» PROBLEM DETAILS
Lines below that include the word "largest" should each be copied.

DATA EXCERPTS Block Start

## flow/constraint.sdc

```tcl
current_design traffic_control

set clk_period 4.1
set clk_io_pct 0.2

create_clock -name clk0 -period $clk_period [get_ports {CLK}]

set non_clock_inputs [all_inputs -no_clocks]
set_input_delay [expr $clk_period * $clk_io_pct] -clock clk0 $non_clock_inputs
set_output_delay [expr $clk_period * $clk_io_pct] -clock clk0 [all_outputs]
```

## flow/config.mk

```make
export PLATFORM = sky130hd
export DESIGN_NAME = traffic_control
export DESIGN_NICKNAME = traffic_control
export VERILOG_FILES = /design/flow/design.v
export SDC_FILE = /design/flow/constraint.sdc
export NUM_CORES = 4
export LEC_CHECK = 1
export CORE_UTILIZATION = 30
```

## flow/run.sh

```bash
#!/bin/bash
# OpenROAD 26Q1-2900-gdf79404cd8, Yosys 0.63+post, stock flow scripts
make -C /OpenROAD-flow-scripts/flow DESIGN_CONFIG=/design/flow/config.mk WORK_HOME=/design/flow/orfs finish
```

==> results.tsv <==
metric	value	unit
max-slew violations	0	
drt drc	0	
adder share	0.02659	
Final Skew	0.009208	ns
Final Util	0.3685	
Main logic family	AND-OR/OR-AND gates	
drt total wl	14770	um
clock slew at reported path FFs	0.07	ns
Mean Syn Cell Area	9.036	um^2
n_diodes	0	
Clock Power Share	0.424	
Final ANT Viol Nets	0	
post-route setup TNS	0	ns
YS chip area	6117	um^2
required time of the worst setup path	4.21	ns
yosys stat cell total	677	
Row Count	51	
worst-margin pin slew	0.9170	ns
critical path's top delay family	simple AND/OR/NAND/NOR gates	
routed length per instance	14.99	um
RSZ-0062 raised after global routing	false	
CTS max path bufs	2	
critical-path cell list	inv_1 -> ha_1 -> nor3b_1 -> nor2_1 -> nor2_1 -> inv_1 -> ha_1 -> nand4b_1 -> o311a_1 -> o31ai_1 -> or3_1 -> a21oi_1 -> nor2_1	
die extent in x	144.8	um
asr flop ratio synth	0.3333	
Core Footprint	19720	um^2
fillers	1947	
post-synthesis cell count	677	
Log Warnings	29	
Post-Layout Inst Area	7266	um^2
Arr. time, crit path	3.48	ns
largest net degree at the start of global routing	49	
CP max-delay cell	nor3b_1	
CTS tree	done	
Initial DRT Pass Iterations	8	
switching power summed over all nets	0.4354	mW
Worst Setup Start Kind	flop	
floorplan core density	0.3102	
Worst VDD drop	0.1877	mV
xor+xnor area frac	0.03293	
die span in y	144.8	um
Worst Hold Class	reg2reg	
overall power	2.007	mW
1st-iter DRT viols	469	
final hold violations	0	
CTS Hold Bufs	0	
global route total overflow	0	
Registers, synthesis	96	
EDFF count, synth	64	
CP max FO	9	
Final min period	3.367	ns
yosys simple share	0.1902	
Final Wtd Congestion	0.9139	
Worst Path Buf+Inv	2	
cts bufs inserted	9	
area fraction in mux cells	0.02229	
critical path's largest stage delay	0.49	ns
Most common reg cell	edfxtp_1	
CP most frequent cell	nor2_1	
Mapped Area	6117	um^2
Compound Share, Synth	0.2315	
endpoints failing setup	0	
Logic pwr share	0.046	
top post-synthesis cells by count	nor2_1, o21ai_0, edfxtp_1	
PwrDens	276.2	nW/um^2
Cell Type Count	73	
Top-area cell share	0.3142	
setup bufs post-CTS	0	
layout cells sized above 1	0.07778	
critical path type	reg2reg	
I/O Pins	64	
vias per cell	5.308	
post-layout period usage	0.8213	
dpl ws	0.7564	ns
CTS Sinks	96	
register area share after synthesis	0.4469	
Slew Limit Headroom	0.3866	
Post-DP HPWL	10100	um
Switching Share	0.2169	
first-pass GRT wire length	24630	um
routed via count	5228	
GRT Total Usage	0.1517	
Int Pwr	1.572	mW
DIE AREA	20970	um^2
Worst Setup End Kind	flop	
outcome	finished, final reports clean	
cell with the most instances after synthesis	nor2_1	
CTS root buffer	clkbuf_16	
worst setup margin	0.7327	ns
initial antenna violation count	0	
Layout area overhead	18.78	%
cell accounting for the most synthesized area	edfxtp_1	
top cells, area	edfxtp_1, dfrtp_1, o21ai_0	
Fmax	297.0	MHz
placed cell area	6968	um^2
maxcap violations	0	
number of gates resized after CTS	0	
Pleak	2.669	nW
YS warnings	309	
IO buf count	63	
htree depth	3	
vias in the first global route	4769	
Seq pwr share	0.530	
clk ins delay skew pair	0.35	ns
module NesDataReceiverDecoder(
  input logic dataYellow,
  input logic reset_n,
  input logic [3:0] controllerState,
  output logic [7:0] readButtons); 
  always_ff @ (posedge controllerState[0], negedge reset_n)
    if(!reset_n) readButtons <= 8'b0;
    else case(controllerState[3:0])
      4'h1: readButtons[7] <= dataYellow;	 
      4'h3: readButtons[6] <= dataYellow;	 
      4'h5: readButtons[5] <= dataYellow;	 
      4'h7: readButtons[4] <= dataYellow;	 
      4'h9: readButtons[3] <= dataYellow;	 
      4'hB: readButtons[2] <= dataYellow;	 
      4'hD: readButtons[1] <= dataYellow;	 
      4'hF: readButtons[0] <= dataYellow;	 
      default: readButtons <= readButtons;
    endcase
endmodule
File: design/flow/run.sh
#!/bin/bash
# OpenROAD 26Q1-2900-gdf79404cd8, Yosys 0.63+post, stock flow scripts
make -C /OpenROAD-flow-scripts/flow DESIGN_CONFIG=/design/flow/config.mk WORK_HOME=/design/flow/orfs finish
File: design/flow/config.mk
export PLATFORM = sky130hd
export DESIGN_NAME = DP_NES
export DESIGN_NICKNAME = DP_NES
export VERILOG_FILES = /design/flow/design.v
export SDC_FILE = /design/flow/constraint.sdc
export NUM_CORES = 4
export LEC_CHECK = 1
export CORE_AREA = 10 10 70 70
export DIE_AREA = 0 0 80 80
File: design/flow/constraint.sdc
current_design DP_NES

set clk_period 1.6
set clk_io_pct 0.2

create_clock -name clk0 -period $clk_period [get_ports {clock}]

set non_clock_inputs [all_inputs -no_clocks]
set_input_delay [expr $clk_period * $clk_io_pct] -clock clk0 $non_clock_inputs
set_output_delay [expr $clk_period * $clk_io_pct] -clock clk0 [all_outputs]
==> design/flow/design.v <==
module encounter #(parameter N = 12) 
					(input logic clk, 
                input logic reset,
					 input logic enable,
                output logic [N-1:0] q);
	always_ff @(posedge clk, posedge reset) 
		if (reset) q <= 0; 
		else if(enable) q <= q + 1; 
endmodule 
==> design/flow/run.sh <==
#!/bin/bash
# OpenROAD 26Q1-2900-gdf79404cd8, Yosys 0.63+post, stock flow scripts
make -C /OpenROAD-flow-scripts/flow DESIGN_CONFIG=/design/flow/config.mk WORK_HOME=/design/flow/orfs finish
==> design/flow/config.mk <==
export PLATFORM = sky130hd
export DESIGN_NAME = encounter
export DESIGN_NICKNAME = encounter
export VERILOG_FILES = /design/flow/design.v
export SDC_FILE = /design/flow/constraint.sdc
export NUM_CORES = 4
export LEC_CHECK = 1
export CORE_AREA = 10 10 82 82
export DIE_AREA = 0 0 92 92
==> design/flow/constraint.sdc <==
current_design encounter

set clk_period 2.4
set clk_io_pct 0.2

create_clock -name clk0 -period $clk_period [get_ports {clk}]

set non_clock_inputs [all_inputs -no_clocks]
set_input_delay [expr $clk_period * $clk_io_pct] -clock clk0 $non_clock_inputs
set_output_delay [expr $clk_period * $clk_io_pct] -clock clk0 [all_outputs]
`config.mk`:
```
export PLATFORM = sky130hd
export DESIGN_NAME = stmach
export DESIGN_NICKNAME = stmach
export VERILOG_FILES = /design/flow/design.v
export SDC_FILE = /design/flow/constraint.sdc
export NUM_CORES = 4
export LEC_CHECK = 1
export CORE_AREA = 10 10 70 70
export DIE_AREA = 0 0 80 80
```
`constraint.sdc`:
```
current_design stmach

set clk_period 1.4
set clk_io_pct 0.2

create_clock -name clk0 -period $clk_period [get_ports {clk}]

set non_clock_inputs [all_inputs -no_clocks]
set_input_delay [expr $clk_period * $clk_io_pct] -clock clk0 $non_clock_inputs
set_output_delay [expr $clk_period * $clk_io_pct] -clock clk0 [all_outputs]
```
`design.v`:
```
module stmach(clk, key, play, recrd, erase, save,address);
parameter main_st = 4'b0000,
		  review_st = 4'b0001,
		  repeat_st = 4'b0010,
		  save_st = 4'b0011,
		  erase_st = 4'b0100,
		  send_st = 4'b0101,
		  address_st = 4'b0110,
		  record_st = 4'b0111,
		  begin_rec_st = 4'b1000,
		  message_st = 4'b1001;
parameter zero = 4'b0000,
		  one = 4'b0001,
		  two = 4'b0010,
		  three = 4'b0011,
		  four = 4'b0100,
		  five = 4'b0101,
		  six = 4'b0110,
		  seven = 4'b0111,
		  eight = 4'b1000,
		  nine = 4'b1001,
		  star = 4'b1010,
		  pound = 4'b1011;
input clk;
input [0:3] key;
output play, recrd, erase, save, address;
reg [0:3] next_state;
reg [0:3] current_state;
reg play, recrd, erase, save, address;
always @(posedge clk)
	current_state = next_state;
always @(key or current_state)
begin
	play = 1'b0;
	recrd = 1'b0;
	erase = 1'b0;
	save = 1'b0;
	address = 1'b0;
	case (current_state)
		main_st : 
		begin
			if (key == one)
				next_state = review_st;
			else if (key == two)
				next_state = send_st;
			else
				next_state = main_st;
		end
		review_st:
		begin
			if (key == one)
				next_state = repeat_st;
			else if (key == two)
				next_state = save_st;
			else if (key == three)
				next_state = erase_st;
			else if (key == pound)
				next_state = main_st;
			else
			next_state = review_st;
		end
		repeat_st: 
		begin
			play = 1'b1;
			next_state = review_st;
		end
		save_st:
		begin
			save = 1'b1;
			next_state = review_st;
		end
		erase_st:
		begin
			erase = 1'b1;
			next_state = review_st;
		end
		send_st:
		begin
			next_state = address_st;
		end
		address_st:
		begin
			address = 1'b1;
			if (key == pound)
				next_state = record_st;
			else
				next_state = address_st;
		end
		record_st: 
		begin
			if (key == five)
				next_state = begin_rec_st;
			else
				next_state = record_st;
		end
		begin_rec_st: 
		begin
			recrd = 1'b1;
			next_state = message_st;
		end
		message_st: 
		begin
			recrd = 1'b1;
			if (key == pound)
				next_state = send_st;
			else
			next_state = message_st;
		end
	endcase
end
endmodule
```
`run.sh`:
```
#!/bin/bash
# OpenROAD 26Q1-2900-gdf79404cd8, Yosys 0.63+post, stock flow scripts
make -C /OpenROAD-flow-scripts/flow DESIGN_CONFIG=/design/flow/config.mk WORK_HOME=/design/flow/orfs finish
```
==> run notes <==
The flow ran to the end, and the final reports show no timing, DRC or antenna violations. The count of unclocked register or latch pins was 4. With the cell-internal power at 226.2 µW, the final cell count without fillers is 129. The flow reports that the clock network draws 48.9% of the design power.

For this sky-water flow run, the detailed-routed wirelength per cell is reported as 9.388 µm. After legalization and detailed placement, the total HPWL measured 942.6 µm. Synthesis produced a netlist whose cell count is 63. The delay contributed by the slowest stage of the critical path is 0.32 ns, and the maximum frequency from static timing analysis is 750.3 MHz. The floorplan has 21 rows. The routed via count is 501, and the effective utilization at floorplan is 13.33%. With the initial antenna violation count at 0, the fraction of final layout cells with drive strength greater than 1 is 39.76%.

The final-report max-slew violation count was 0; the vertical die dimension was 80 µm. The first TritonRoute pass finished after 4 iterations. The worst setup path is launched from a flop.

The run gives 0.8791 for the final estimated routing congestion in global placement. Summed over all cells, the static leakage comes to 0.3086 nW. The chip occupies 6400 µm². TritonCTS built the clock tree. For this run, the chip area from Yosys synthesis comes to 455.4 µm². The arrival time at the worst endpoint was 1.05 ns. Horizontal die dimension: 80 µm. With the number of standard cells reported by yosys at 63, the net switching power is 58.31 µW.

The routed design ends up with an antenna cell count of 0. The terminating pin of the worst hold path was save. The endpoint class of the critical path is an output port. 8 endpoints have no timing constraint. Slowest library cell on the worst path: sky130_fd_sc_hd__dfxtp_2. The depth of the CTS H-tree came out at 1.

The total of buffers placed on input and output ports was 9. At the worst endpoint, the required time is 1.12 ns. Overall power consumption after layout is estimated at 284.5 µW. The run gives 0 for the final setup violation count.

The total count of hold-check failures in the final report was 0; the violation count after the first detailed-route iteration was 21. In this run the worst path has a maximum fanout of 3. The run gives 0 for the number of hold buffers added after cts. The logs give 3.894% for the global-route usage over all layers and 39.0% for the register share of total power. The launch instance of the worst min-delay path is current_state[3]$_DFF_P_. After detailed routing, the number of vias per cell comes to 3.884.

Per STA, the worst path is made up of buf_4 > and2_4 > dlygate4sd2_1. Per the run report, area growth between synthesis and finish was 62.91%. The finished layout reports a core utilization of 21.72%. Once placement completed, the tool counted placed cells totaling 125.

Of the total power, combinational logic draws 12.1%. Per the post-CTS timing run, clock transition at the registers of the reported paths is 0.04 ns. Counting instances, the worst hold path has a depth of 3.

The global-route wire length before repair is 2166 µm. Summed over all layers, the global routing overflow is 0. Total power normalized to cell area comes to 383.5 nW/µm². Summing every instance area after synthesis gives 455.4 µm². The count of warnings emitted by yosys was 1; the buffer depth of the longest clock path was 2. Counting I/O delays and the setup requirement, the final critical path takes 1.333 ns.

The classification of the worst setup path was reg2out. The worst-case headroom to the max-slew limit was 79.52%; the mean area per synthesized cell was 7.229 µm². Setup repair after global routing left no endpoint under its margin.

With the post-synthesis cell type count at 27, the total wirelength of the detailed-routed design is 1211 µm. The class of the tightest hold or removal check is reg2out. Per the power-grid run, VDD falls by no more than 99.97 µV. The area of the core is 3416 µm². With the number of synthesized register bits at 8, the number of nets with antenna violations after routing is 0.

Via count of the first global-routing pass: 513. Dividing the final minimum period by the clock period gives 95.20%. Looking at the max-slew report, the worst-margin pin has a slew of 0.3066 ns.

The CTS buffer count came out at 3. In the routed design, unresolved DRC markers number 0. For the number of maximum-capacitance violations, the log shows 0. The net switching fraction of the power is 20.49%.

Warnings raised by the tools during the run amount to 25. During I/O placement, the number of pins put on the boundary was 10. Entering global routing, the biggest net connects 10 pins. The root cell of the clock tree was sky130_fd_sc_hd__clkbuf_4.
`/design/flow/run.sh`:
```
#!/bin/bash
# OpenROAD 26Q1-2900-gdf79404cd8, Yosys 0.63+post, stock flow scripts
make -C /OpenROAD-flow-scripts/flow DESIGN_CONFIG=/design/flow/config.mk WORK_HOME=/design/flow/orfs finish
```
`/design/flow/config.mk`:
```
export PLATFORM = sky130hd
export DESIGN_NAME = ram
export DESIGN_NICKNAME = ram
export VERILOG_FILES = /design/flow/design.v
export SDC_FILE = /design/flow/constraint.sdc
export NUM_CORES = 4
export LEC_CHECK = 1
export CORE_UTILIZATION = 30
```
`/design/flow/constraint.sdc`:
```
current_design ram

set clk_period 11.1
set clk_io_pct 0.2

create_clock -name clk0 -period $clk_period

set non_clock_inputs [all_inputs -no_clocks]
set_input_delay [expr $clk_period * $clk_io_pct] -clock clk0 $non_clock_inputs
set_output_delay [expr $clk_period * $clk_io_pct] -clock clk0 [all_outputs]
```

DATA EXCERPTS Block End

» TASK OUTPUT
largest net degree at the start of global routing	49	
critical path's largest stage delay	0.49	ns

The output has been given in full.